A moment later, he abruptly said, “Why don’t you sit by the fire while I finish eating and wash up? After that, I’ll drive you to…” He paused and looked at me squarely. “Where were you planning to go?”

Blast! I hadn’t thought about that.

“Well…” I stalled. “Could you just drop me off at the train station?”

Please let that be the end of the interrogation.

“At this hour?” He rubbed his chin. “You got someone to meet you at the other end?”

“Oh, of course!” I almost grimaced at how unconvincing I sounded.

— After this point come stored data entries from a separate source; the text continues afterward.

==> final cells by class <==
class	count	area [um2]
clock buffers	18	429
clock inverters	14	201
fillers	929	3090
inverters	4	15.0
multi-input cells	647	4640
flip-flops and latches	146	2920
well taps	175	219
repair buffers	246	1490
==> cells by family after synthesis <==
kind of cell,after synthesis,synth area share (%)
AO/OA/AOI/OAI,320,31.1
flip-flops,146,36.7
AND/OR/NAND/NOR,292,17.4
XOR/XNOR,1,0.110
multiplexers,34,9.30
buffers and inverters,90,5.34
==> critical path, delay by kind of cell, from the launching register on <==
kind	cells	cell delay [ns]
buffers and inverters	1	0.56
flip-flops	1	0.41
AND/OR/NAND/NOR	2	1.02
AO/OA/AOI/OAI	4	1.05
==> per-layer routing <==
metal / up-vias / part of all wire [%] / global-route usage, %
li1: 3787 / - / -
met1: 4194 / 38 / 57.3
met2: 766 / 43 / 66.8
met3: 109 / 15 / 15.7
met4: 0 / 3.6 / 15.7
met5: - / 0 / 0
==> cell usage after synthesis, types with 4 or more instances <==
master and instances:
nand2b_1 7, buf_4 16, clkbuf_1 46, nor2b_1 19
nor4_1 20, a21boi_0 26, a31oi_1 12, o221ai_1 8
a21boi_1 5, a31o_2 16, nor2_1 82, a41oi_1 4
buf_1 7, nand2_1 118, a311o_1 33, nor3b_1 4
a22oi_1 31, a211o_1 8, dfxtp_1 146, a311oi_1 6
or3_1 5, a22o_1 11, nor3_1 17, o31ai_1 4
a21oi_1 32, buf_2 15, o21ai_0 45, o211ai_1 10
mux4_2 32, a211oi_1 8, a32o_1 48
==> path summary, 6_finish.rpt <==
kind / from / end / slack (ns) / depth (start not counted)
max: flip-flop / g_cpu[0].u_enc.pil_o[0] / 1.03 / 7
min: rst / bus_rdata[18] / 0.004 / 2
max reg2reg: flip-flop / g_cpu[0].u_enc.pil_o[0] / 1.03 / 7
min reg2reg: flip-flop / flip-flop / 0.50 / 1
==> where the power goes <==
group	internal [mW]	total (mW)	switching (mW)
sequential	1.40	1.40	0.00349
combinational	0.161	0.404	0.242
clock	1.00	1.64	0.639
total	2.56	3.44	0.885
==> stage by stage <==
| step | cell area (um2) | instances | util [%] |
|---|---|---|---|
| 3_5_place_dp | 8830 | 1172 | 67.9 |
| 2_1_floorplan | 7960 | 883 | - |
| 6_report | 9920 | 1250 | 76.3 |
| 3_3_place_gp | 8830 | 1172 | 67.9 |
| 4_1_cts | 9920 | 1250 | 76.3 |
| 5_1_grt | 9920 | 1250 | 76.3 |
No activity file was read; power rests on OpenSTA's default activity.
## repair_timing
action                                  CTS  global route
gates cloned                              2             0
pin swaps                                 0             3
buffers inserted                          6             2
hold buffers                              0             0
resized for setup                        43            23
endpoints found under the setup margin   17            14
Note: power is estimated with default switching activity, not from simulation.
<file path="src/rtl/nmp_pkg.sv">
package nmp_pkg;
  localparam int CPU_W   = 16;
  localparam int TGT_W   = 7;
  localparam int LADDR_W = 14;
  localparam int PAY_W   = 8;
  localparam int MSG_W   = TGT_W + 1 + LADDR_W + PAY_W;

  // Field order from MSB: target, buffer select, local address, data
  typedef struct packed {
    logic [TGT_W-1:0]   tgt;
    logic               bsel;
    logic [LADDR_W-1:0] laddr;
    logic [PAY_W-1:0]   pay;
  } msg_t;

  function automatic msg_t pack_store(input logic [CPU_W-1:0] addr,
                                      input logic [CPU_W-1:0] data);
    msg_t m;
    m.tgt   = data[PAY_W +: TGT_W];
    m.bsel  = addr[LADDR_W];
    m.laddr = addr[LADDR_W-1:0];
    m.pay   = data[PAY_W-1:0];
    return m;
  endfunction
endpackage

</file>
<file path="src/rtl/nmp_pack.sv">
module nmp_pack
  import nmp_pkg::*;
(
  input  logic             clk,
  input  logic             rst_n,
  input  logic             st_valid,
  output logic             st_ready,
  input  logic [CPU_W-1:0] st_addr,
  input  logic [CPU_W-1:0] st_data,
  output logic             tx_valid,
  input  logic             tx_ready,
  output msg_t             tx_msg
);
  logic tx_valid_q;
  msg_t tx_msg_q;
  logic unused_bits;

  assign unused_bits = ^{st_addr[CPU_W-1], st_data[CPU_W-1]};
  assign st_ready    = !tx_valid_q || tx_ready;

  always_ff @(posedge clk) begin
    if (!rst_n) begin
      tx_valid_q <= 1'b0;
      tx_msg_q   <= '0;
    end else if (st_ready) begin
      tx_valid_q <= st_valid;
      if (st_valid) tx_msg_q <= pack_store(st_addr, st_data);
    end
  end

  assign tx_valid = tx_valid_q;
  assign tx_msg   = tx_msg_q;


  tx_hold_chk: assert property (@(posedge clk) disable iff (!rst_n)
    (tx_valid && !tx_ready) |=> (tx_valid && $stable(tx_msg)));
endmodule

</file>
<file path="src/rtl/nmp_fifo.sv">
module nmp_fifo #(
  parameter int W     = 30,
  parameter int DEPTH = 8
) (
  input  logic         clk,
  input  logic         rst_n,
  input  logic         in_valid,
  output logic         in_ready,
  input  logic [W-1:0] in_data,
  output logic         out_valid,
  input  logic         out_ready,
  output logic [W-1:0] out_data
);
  localparam int PW = (DEPTH > 1) ? $clog2(DEPTH) : 1;
  localparam int CW = $clog2(DEPTH + 1);
  localparam logic [PW-1:0] LAST = PW'(DEPTH - 1);
  localparam logic [CW-1:0] FULL = CW'(DEPTH);

  logic [W-1:0]  mem [DEPTH];
  logic [PW-1:0] wr_ptr, rd_ptr;
  logic [CW-1:0] count;
  logic          push, pop;

  assign in_ready  = (count != FULL);
  assign out_valid = (count != '0);
  assign push      = in_valid && in_ready;
  assign pop       = out_valid && out_ready;
  assign out_data  = mem[rd_ptr];

  always_ff @(posedge clk) begin
    if (push) mem[wr_ptr] <= in_data;
  end

  always_ff @(posedge clk) begin
    if (!rst_n) begin
      wr_ptr <= '0;
      rd_ptr <= '0;
      count  <= '0;
    end else begin
      if (push) wr_ptr <= (wr_ptr == LAST) ? '0 : wr_ptr + 1'b1;
      if (pop)  rd_ptr <= (rd_ptr == LAST) ? '0 : rd_ptr + 1'b1;
      if (push && !pop)      count <= count + 1'b1;
      else if (pop && !push) count <= count - 1'b1;
    end
  end


  no_overflow_chk: assert property (@(posedge clk) disable iff (!rst_n)
    count <= FULL);


  fifo_count_chk: assert property (@(posedge clk) disable iff (!rst_n)
    (in_valid && in_ready && !(out_valid && out_ready)) |=> (count == $past(count) + 1'b1));
endmodule

</file>
<file path="src/rtl/nmp_unpack.sv">
module nmp_unpack
  import nmp_pkg::*;
#(
  parameter int CNT_W = 16
) (
  input  logic               clk,
  input  logic               rst_n,
  input  logic               in_valid,
  output logic               in_ready,
  input  msg_t               in_msg,
  input  logic               mem_ready,
  output logic [1:0]         we,
  output logic [LADDR_W-1:0] waddr,
  output logic [PAY_W-1:0]   wdata,
  input  logic               cnt_clr,
  output logic [CNT_W-1:0]   cnt0,
  output logic [CNT_W-1:0]   cnt1
);
  localparam logic [CNT_W-1:0] CMAX = '1;

  logic             fire;
  logic [CNT_W-1:0] cnt_q [2];
  logic             unused_tgt;

  assign unused_tgt = ^in_msg.tgt;
  assign in_ready   = mem_ready;
  assign fire       = in_valid && mem_ready;
  assign waddr      = in_msg.laddr;
  assign wdata      = in_msg.pay;

  for (genvar g = 0; g < 2; g++) begin : g_buf
    assign we[g] = fire && (in_msg.bsel == 1'(g));

    always_ff @(posedge clk) begin
      if (!rst_n || cnt_clr)           cnt_q[g] <= '0;
      else if (we[g] && cnt_q[g] != CMAX) cnt_q[g] <= cnt_q[g] + 1'b1;
    end


    cnt_clear_chk: assert property (@(posedge clk) disable iff (!rst_n)
      cnt_clr |=> (cnt_q[g] == '0));


    cnt_sat_chk: assert property (@(posedge clk) disable iff (!rst_n)
      (cnt_q[g] == CMAX && !cnt_clr) |=> (cnt_q[g] == CMAX));
  end

  assign cnt0 = cnt_q[0];
  assign cnt1 = cnt_q[1];


  wr_onehot_chk: assert property (@(posedge clk) disable iff (!rst_n)
    $onehot0(we));
endmodule

</file>
<file path="src/rtl/node_msg_port.sv">
module node_msg_port
  import nmp_pkg::*;
#(
  parameter int FIFO_DEPTH = 8,
  parameter int CNT_W      = 16
) (
  input  logic               clk,
  input  logic               rst_n,
  input  logic               cpu_wr_valid,
  output logic               cpu_wr_ready,
  input  logic [15:0]        cpu_wr_addr,
  input  logic [15:0]        cpu_wr_data,
  output logic               tx_valid,
  input  logic               tx_ready,
  output logic [29:0]        tx_msg,
  input  logic               rx_valid,
  output logic               rx_ready,
  input  logic [29:0]        rx_msg,
  input  logic               buf_wr_ready,
  output logic               buf0_we,
  output logic               buf1_we,
  output logic [13:0]        buf_wr_addr,
  output logic [7:0]         buf_wr_data,
  input  logic               cnt_clr,
  output logic [CNT_W-1:0]   buf0_count,
  output logic [CNT_W-1:0]   buf1_count
);
  msg_t             tx_m;
  logic             head_valid, head_ready;
  logic [MSG_W-1:0] head_bits;
  logic [1:0]       we;

  nmp_pack u_pack (
    .clk      (clk),
    .rst_n    (rst_n),
    .st_valid (cpu_wr_valid),
    .st_ready (cpu_wr_ready),
    .st_addr  (cpu_wr_addr),
    .st_data  (cpu_wr_data),
    .tx_valid (tx_valid),
    .tx_ready (tx_ready),
    .tx_msg   (tx_m)
  );
  assign tx_msg = tx_m;

  nmp_fifo #(.W(MSG_W), .DEPTH(FIFO_DEPTH)) u_fifo (
    .clk       (clk),
    .rst_n     (rst_n),
    .in_valid  (rx_valid),
    .in_ready  (rx_ready),
    .in_data   (rx_msg),
    .out_valid (head_valid),
    .out_ready (head_ready),
    .out_data  (head_bits)
  );

  nmp_unpack #(.CNT_W(CNT_W)) u_unpack (
    .clk       (clk),
    .rst_n     (rst_n),
    .in_valid  (head_valid),
    .in_ready  (head_ready),
    .in_msg    (msg_t'(head_bits)),
    .mem_ready (buf_wr_ready),
    .we        (we),
    .waddr     (buf_wr_addr),
    .wdata     (buf_wr_data),
    .cnt_clr   (cnt_clr),
    .cnt0      (buf0_count),
    .cnt1      (buf1_count)
  );

  assign buf0_we = we[0];
  assign buf1_we = we[1];


  no_grant_chk: assert property (@(posedge clk) disable iff (!rst_n)
    !buf_wr_ready |-> !(buf0_we || buf1_we));
endmodule

</file>
==> src/rtl/uop_datapath.sv <==
module uop_datapath
  import uop_pkg::*;
#(
  parameter int unsigned DW = 16,
  parameter int unsigned AW = 11
) (
  input  logic          clk_i,
  input  logic          rst_ni,
  input  dp_ctl_t       dp_i,
  input  logic [DW-1:0] rdata_i,
  output logic [AW-1:0] mar_o,
  output logic [DW-1:0] mbr_o,
  output logic [AW-1:0] pc_o,
  output logic [DW-1:0] ir_o,
  output logic [DW-1:0] r1_o
);

  localparam int unsigned PADW = DW - AW;

  logic [AW-1:0] mar_q, pc_q;
  logic [DW-1:0] mbr_q, ir_q, r1_q;
  logic          mbr_zero;

  assign mbr_zero = (mbr_q == '0);

  always_ff @(posedge clk_i or negedge rst_ni) begin
    if (!rst_ni) mar_q <= '0;
    else if (dp_i.mar_ld_pc)   mar_q <= pc_q;
    else if (dp_i.mar_ld_addr) mar_q <= mbr_q[AW-1:0];
  end

  always_ff @(posedge clk_i or negedge rst_ni) begin
    if (!rst_ni) mbr_q <= '0;
    else if (dp_i.mbr_ld_mem) mbr_q <= rdata_i;
    else if (dp_i.mbr_ld_ptr) mbr_q <= {mbr_q[DW-1:AW], rdata_i[AW-1:0]};
    else if (dp_i.mbr_ld_pc)  mbr_q <= {{PADW{1'b0}}, pc_q};
    else if (dp_i.mbr_inc)    mbr_q <= mbr_q + 1'b1;
  end

  always_ff @(posedge clk_i or negedge rst_ni) begin
    if (!rst_ni) pc_q <= '0;
    else if (dp_i.pc_ld_mar1) pc_q <= mar_q + 1'b1;
    else if (dp_i.pc_inc || (dp_i.pc_skip_z && mbr_zero)) pc_q <= pc_q + 1'b1;
  end

  always_ff @(posedge clk_i or negedge rst_ni) begin
    if (!rst_ni) ir_q <= '0;
    else if (dp_i.ir_ld) ir_q <= mbr_q;
  end

  always_ff @(posedge clk_i or negedge rst_ni) begin
    if (!rst_ni) r1_q <= '0;
    else if (dp_i.r1_add) r1_q <= r1_q + mbr_q;
  end

  assign mar_o = mar_q;
  assign mbr_o = mbr_q;
  assign pc_o  = pc_q;
  assign ir_o  = ir_q;
  assign r1_o  = r1_q;

endmodule
<file path="config.mk">
export PLATFORM = sky130hd
export DESIGN_NAME = kbc_front
export DESIGN_NICKNAME = d
export VERILOG_FILES = /design/src/rtl/kbc_pkg.sv /design/src/rtl/kbc_cmd_dec.sv /design/src/rtl/kbc_rst_pulse.sv /design/src/rtl/kbc_irq_stat.sv /design/src/rtl/kbc_front.sv
export SDC_FILE = /design/constraint.sdc
export NUM_CORES = 1
export LEC_CHECK = 0
export ABC_AREA = 1
export BUFFER_PORTS_ARGS = -buffer_cell sky130_fd_sc_hd__buf_2
export CORE_MARGIN = 3
export CORE_UTILIZATION = 40
export DETAILED_ROUTE_END_ITERATION = 8
export PLACE_DENSITY_LB_ADDON = 0.05
export SETUP_SLACK_MARGIN = 0.1
export SYNTH_ARGS = -nofsm -noshare
export SYNTH_HDL_FRONTEND = slang
export SYNTH_HIERARCHICAL = 1
export SYNTH_SLANG_ARGS = --single-unit
</file>
<file path="constraint.sdc">
create_clock -name clk_i -period 1.65 [get_ports clk_i]
set_clock_uncertainty 0.15 [all_clocks]
set_input_delay 0.165 -clock clk_i [delete_from_list [all_inputs] [get_ports clk_i]]
set_output_delay 0.165 -clock clk_i [all_outputs]
set_load 0.1 [all_outputs]
</file>
File: src/rtl/irq_maxfind.sv
module irq_maxfind #(
  parameter int N      = 4,
  parameter int PRIO_W = 8,
  parameter int IDX_W  = 2
) (
  input  logic [N-1:0][PRIO_W-1:0] prio_i,
  input  logic [N-1:0]             cand_i,
  input  logic [N-1:0]             en_i,
  output logic [PRIO_W-1:0]        best_prio_o,
  output logic [IDX_W-1:0]         best_idx_o,
  output logic                     dup_o
);
  // strict compare: ties keep the lower index, zero never beats the start value
  always_comb begin
    best_prio_o = '0;
    best_idx_o  = '0;
    for (int i = 0; i < N; i++) begin
      if (cand_i[i] && (prio_i[i] > best_prio_o)) begin
        best_prio_o = prio_i[i];
        best_idx_o  = IDX_W'(i);
      end
    end
  end

  always_comb begin
    dup_o = 1'b0;
    for (int i = 0; i < N; i++) begin
      for (int j = i + 1; j < N; j++) begin
        if (en_i[i] && en_i[j] && (prio_i[i] != '0) && (prio_i[i] == prio_i[j]))
          dup_o = 1'b1;
      end
    end
  end
endmodule

File: src/rtl/irq_ctrl.sv
module irq_ctrl
  import irq_arb_pkg::*;
#(
  parameter int N       = 4,
  parameter int PRIO_W  = 8,
  parameter int IDX_W   = 2,
  parameter int ARB_CYC = 2
) (
  input  logic              clk_i,
  input  logic              rst_ni,
  input  logic              evt_i,
  input  logic [N-1:0]      cand_i,
  input  logic [PRIO_W-1:0] best_prio_i,
  input  logic [IDX_W-1:0]  best_idx_i,
  input  logic              ack_i,
  input  logic              rfe_i,
  input  logic              lvl_wr_i,
  input  logic [PRIO_W-1:0] lvl_i,
  output logic [N-1:0]      snap_o,
  output logic              busy_o,
  output logic [PRIO_W-1:0] pend_prio_o,
  output logic [IDX_W-1:0]  win_idx_o,
  output logic              ack_acc_o,
  output logic              irq_req_o,
  output logic              gie_o,
  output logic [PRIO_W-1:0] cpu_prio_o
);
  localparam int CNT_W = (ARB_CYC > 1) ? $clog2(ARB_CYC) : 1;
  localparam logic [CNT_W-1:0] CNT_LAST = CNT_W'(ARB_CYC - 1);

  arb_state_e        state_q;
  logic [CNT_W-1:0]  cnt_q;
  logic              rearm_q;
  logic [N-1:0]      snap_q;
  logic [PRIO_W-1:0] pend_q;
  logic [IDX_W-1:0]  win_q;
  logic              gie_q;
  logic [PRIO_W-1:0] cpu_q;
  logic              start;

  assign start     = (state_q == ARB_IDLE) && rearm_q;
  assign irq_req_o = gie_q && (state_q == ARB_IDLE) && !rearm_q && (pend_q > cpu_q);
  assign ack_acc_o = ack_i && irq_req_o;

  // events during a round re-arm and are served by the next round
  always_ff @(posedge clk_i or negedge rst_ni) begin
    if (!rst_ni) begin
      rearm_q <= 1'b0;
    end else if (evt_i || ack_acc_o) begin
      rearm_q <= 1'b1;
    end else if (start) begin
      rearm_q <= 1'b0;
    end
  end

  always_ff @(posedge clk_i or negedge rst_ni) begin
    if (!rst_ni) begin
      state_q <= ARB_IDLE;
      cnt_q   <= '0;
      snap_q  <= '0;
      pend_q  <= '0;
      win_q   <= '0;
    end else begin
      case (state_q)
        ARB_IDLE: begin
          if (ack_acc_o) pend_q <= '0;
          if (start) begin
            state_q <= ARB_RUN;
            cnt_q   <= '0;
            snap_q  <= cand_i;
          end
        end
        default: begin
          if (cnt_q == CNT_LAST) begin
            state_q <= ARB_IDLE;
            pend_q  <= best_prio_i;
            win_q   <= best_idx_i;
          end else begin
            cnt_q <= cnt_q + 1'b1;
          end
        end
      endcase
    end
  end

  always_ff @(posedge clk_i or negedge rst_ni) begin
    if (!rst_ni) begin
      gie_q <= 1'b1;
      cpu_q <= '0;
    end else if (ack_acc_o) begin
      gie_q <= 1'b0;
      cpu_q <= pend_q;
    end else begin
      if (rfe_i)    gie_q <= 1'b1;
      if (lvl_wr_i) cpu_q <= lvl_i;
    end
  end

  assign snap_o      = snap_q;
  assign busy_o      = (state_q == ARB_RUN);
  assign pend_prio_o = pend_q;
  assign win_idx_o   = win_q;
  assign gie_o       = gie_q;
  assign cpu_prio_o  = cpu_q;


  arb_len_chk: assert property (@(posedge clk_i) disable iff (!rst_ni)
    (state_q == ARB_RUN && cnt_q != CNT_LAST) |=> (state_q == ARB_RUN));


  ack_clears_pend_chk: assert property (@(posedge clk_i) disable iff (!rst_ni)
    ack_acc_o |=> (pend_q == '0 && rearm_q));


  accept_level_chk: assert property (@(posedge clk_i) disable iff (!rst_ni)
    ack_acc_o |=> (!gie_q && cpu_q == $past(pend_q)));


  rfe_restore_chk: assert property (@(posedge clk_i) disable iff (!rst_ni)
    (rfe_i && !ack_acc_o) |=> gie_q);
endmodule

File: src/rtl/irq_arb_top.sv
module irq_arb_top #(
  parameter  int NUM_NODES = 4,
  parameter  int PRIO_W    = 8,
  parameter  int ADDR_W    = 32,
  parameter  int VEC_SHIFT = 5,
  parameter  int ARB_CYC   = 2,
  localparam int IDX_W     = (NUM_NODES > 1) ? $clog2(NUM_NODES) : 1
) (
  input  logic                 clk_i,
  input  logic                 rst_ni,
  input  logic [NUM_NODES-1:0] hw_req_i,
  input  logic                 sw_wr_i,
  input  logic [IDX_W-1:0]     sw_node_i,
  input  logic                 sw_set_i,
  input  logic                 sw_clr_i,
  input  logic                 sw_en_i,
  input  logic [PRIO_W-1:0]    sw_prio_i,
  input  logic                 ack_i,
  input  logic                 rfe_i,
  input  logic                 cpu_lvl_wr_i,
  input  logic [PRIO_W-1:0]    cpu_lvl_i,
  input  logic [ADDR_W-1:0]    vec_base_i,
  output logic [NUM_NODES-1:0] flags_o,
  output logic                 busy_o,
  output logic                 irq_req_o,
  output logic [PRIO_W-1:0]    pend_prio_o,
  output logic [ADDR_W-1:0]    vec_addr_o,
  output logic                 gie_o,
  output logic [PRIO_W-1:0]    cpu_prio_o,
  output logic                 cfg_err_o
);
  logic [NUM_NODES-1:0]             flag;
  logic [NUM_NODES-1:0]             en;
  logic [NUM_NODES-1:0][PRIO_W-1:0] prio;
  logic [NUM_NODES-1:0]             cand;
  logic [NUM_NODES-1:0]             snap;
  logic [PRIO_W-1:0]                best_prio;
  logic [IDX_W-1:0]                 best_idx;
  logic [IDX_W-1:0]                 win_idx;
  logic                             ack_acc;
  logic                             evt;

  for (genvar g = 0; g < NUM_NODES; g++) begin : g_node
    logic node_wr;
    logic node_clr;
    assign node_wr  = sw_wr_i && (sw_node_i == IDX_W'(g));
    assign node_clr = ack_acc && (win_idx == IDX_W'(g));

    irq_node #(.PRIO_W(PRIO_W)) u_node (
      .clk_i    (clk_i),
      .rst_ni   (rst_ni),
      .wr_i     (node_wr),
      .set_i    (sw_set_i),
      .clr_i    (sw_clr_i),
      .en_i     (sw_en_i),
      .prio_i   (sw_prio_i),
      .hw_set_i (hw_req_i[g]),
      .hw_clr_i (node_clr),
      .flag_o   (flag[g]),
      .en_o     (en[g]),
      .prio_o   (prio[g])
    );

    assign cand[g] = flag[g] && en[g] && (prio[g] != '0);
  end

  assign evt = (|hw_req_i) || sw_wr_i;

  irq_maxfind #(.N(NUM_NODES), .PRIO_W(PRIO_W), .IDX_W(IDX_W)) u_max (
    .prio_i      (prio),
    .cand_i      (snap),
    .en_i        (en),
    .best_prio_o (best_prio),
    .best_idx_o  (best_idx),
    .dup_o       (cfg_err_o)
  );

  irq_ctrl #(.N(NUM_NODES), .PRIO_W(PRIO_W), .IDX_W(IDX_W), .ARB_CYC(ARB_CYC)) u_ctrl (
    .clk_i       (clk_i),
    .rst_ni      (rst_ni),
    .evt_i       (evt),
    .cand_i      (cand),
    .best_prio_i (best_prio),
    .best_idx_i  (best_idx),
    .ack_i       (ack_i),
    .rfe_i       (rfe_i),
    .lvl_wr_i    (cpu_lvl_wr_i),
    .lvl_i       (cpu_lvl_i),
    .snap_o      (snap),
    .busy_o      (busy_o),
    .pend_prio_o (pend_prio_o),
    .win_idx_o   (win_idx),
    .ack_acc_o   (ack_acc),
    .irq_req_o   (irq_req_o),
    .gie_o       (gie_o),
    .cpu_prio_o  (cpu_prio_o)
  );

  assign flags_o    = flag;
  assign vec_addr_o = (ADDR_W'(pend_prio_o) << VEC_SHIFT) | (vec_base_i & ~ADDR_W'(1));


  no_zero_service_chk: assert property (@(posedge clk_i) disable iff (!rst_ni)
    irq_req_o |-> (pend_prio_o != '0));


  req_gate_chk: assert property (@(posedge clk_i) disable iff (!rst_ni)
    irq_req_o |-> (gie_o && !busy_o && pend_prio_o > cpu_prio_o));
endmodule

File: config.mk
export PLATFORM = sky130hd
export DESIGN_NAME = irq_arb_top
export DESIGN_NICKNAME = d
export VERILOG_FILES = /design/src/rtl/irq_arb_pkg.sv /design/src/rtl/irq_node.sv /design/src/rtl/irq_maxfind.sv /design/src/rtl/irq_ctrl.sv /design/src/rtl/irq_arb_top.sv
export SDC_FILE = /design/constraint.sdc
export NUM_CORES = 1
export LEC_CHECK = 0
export ABC_AREA = 1
export BUFFER_PORTS_ARGS = -buffer_cell sky130_fd_sc_hd__buf_2
export CAP_MARGIN = 20
export CORE_MARGIN = 10
export CORE_UTILIZATION = 25
export DETAILED_ROUTE_END_ITERATION = 8
export GPL_ROUTABILITY_DRIVEN = 0
export PLACE_DENSITY_LB_ADDON = 0.2
export REMOVE_ABC_BUFFERS = 1
export SYNTH_ARGS = -nofsm -noshare
export SYNTH_HDL_FRONTEND = slang
export SYNTH_SLANG_ARGS = --single-unit
File: constraint.sdc
create_clock -name clk_i -period 4.35 [get_ports clk_i]
set_clock_uncertainty 0.05 [all_clocks]
set_input_delay 0.2175 -clock clk_i [delete_from_list [all_inputs] [get_ports clk_i]]
set_output_delay 0.2175 -clock clk_i [all_outputs]
set_load 0.01 [all_outputs]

He gave me another of his piercing looks before grunting, “Good,” then turned his attention back to his food.

Relieved, I got up from my chair and walked towards the welcoming flicker of flames. My tired body ached with every step, so I was glad when I was finally able to collapse onto the lounge.

I’m so exhausted, but I should really try to figure out where I can go from the train station. Friends? Family?

My eyes wandered across the room, from the cramped stairs along the right-hand wall to the glowing wood-heater in front of me. Strange memories and thoughts floated around in my mind as I watched the hungry flames consume the wood. Once or twice, a picture of my dad came to me, reawakening the question I had asked myself for as long as I could remember: “Why did Dad leave us?”

It was a question I had hardly any hope of having answered. And even if the mystery were to be miraculously solved, I felt certain that the truth would be ugly; that he still wouldn’t want us. There would not be any fairy-tale ending for my family. Dad was gone, Mum had let me down, and now I had to deal with the realisation that there was no one I could trust… not even myself.


Waves of hopelessness, compounded by exhaustion, swept over me. I curled up on the lounge and tried to control the violent sobs which shook my body. I vaguely remember hearing the light clatter of dishes and the deep tone of Bob’s humming before sleep claimed me.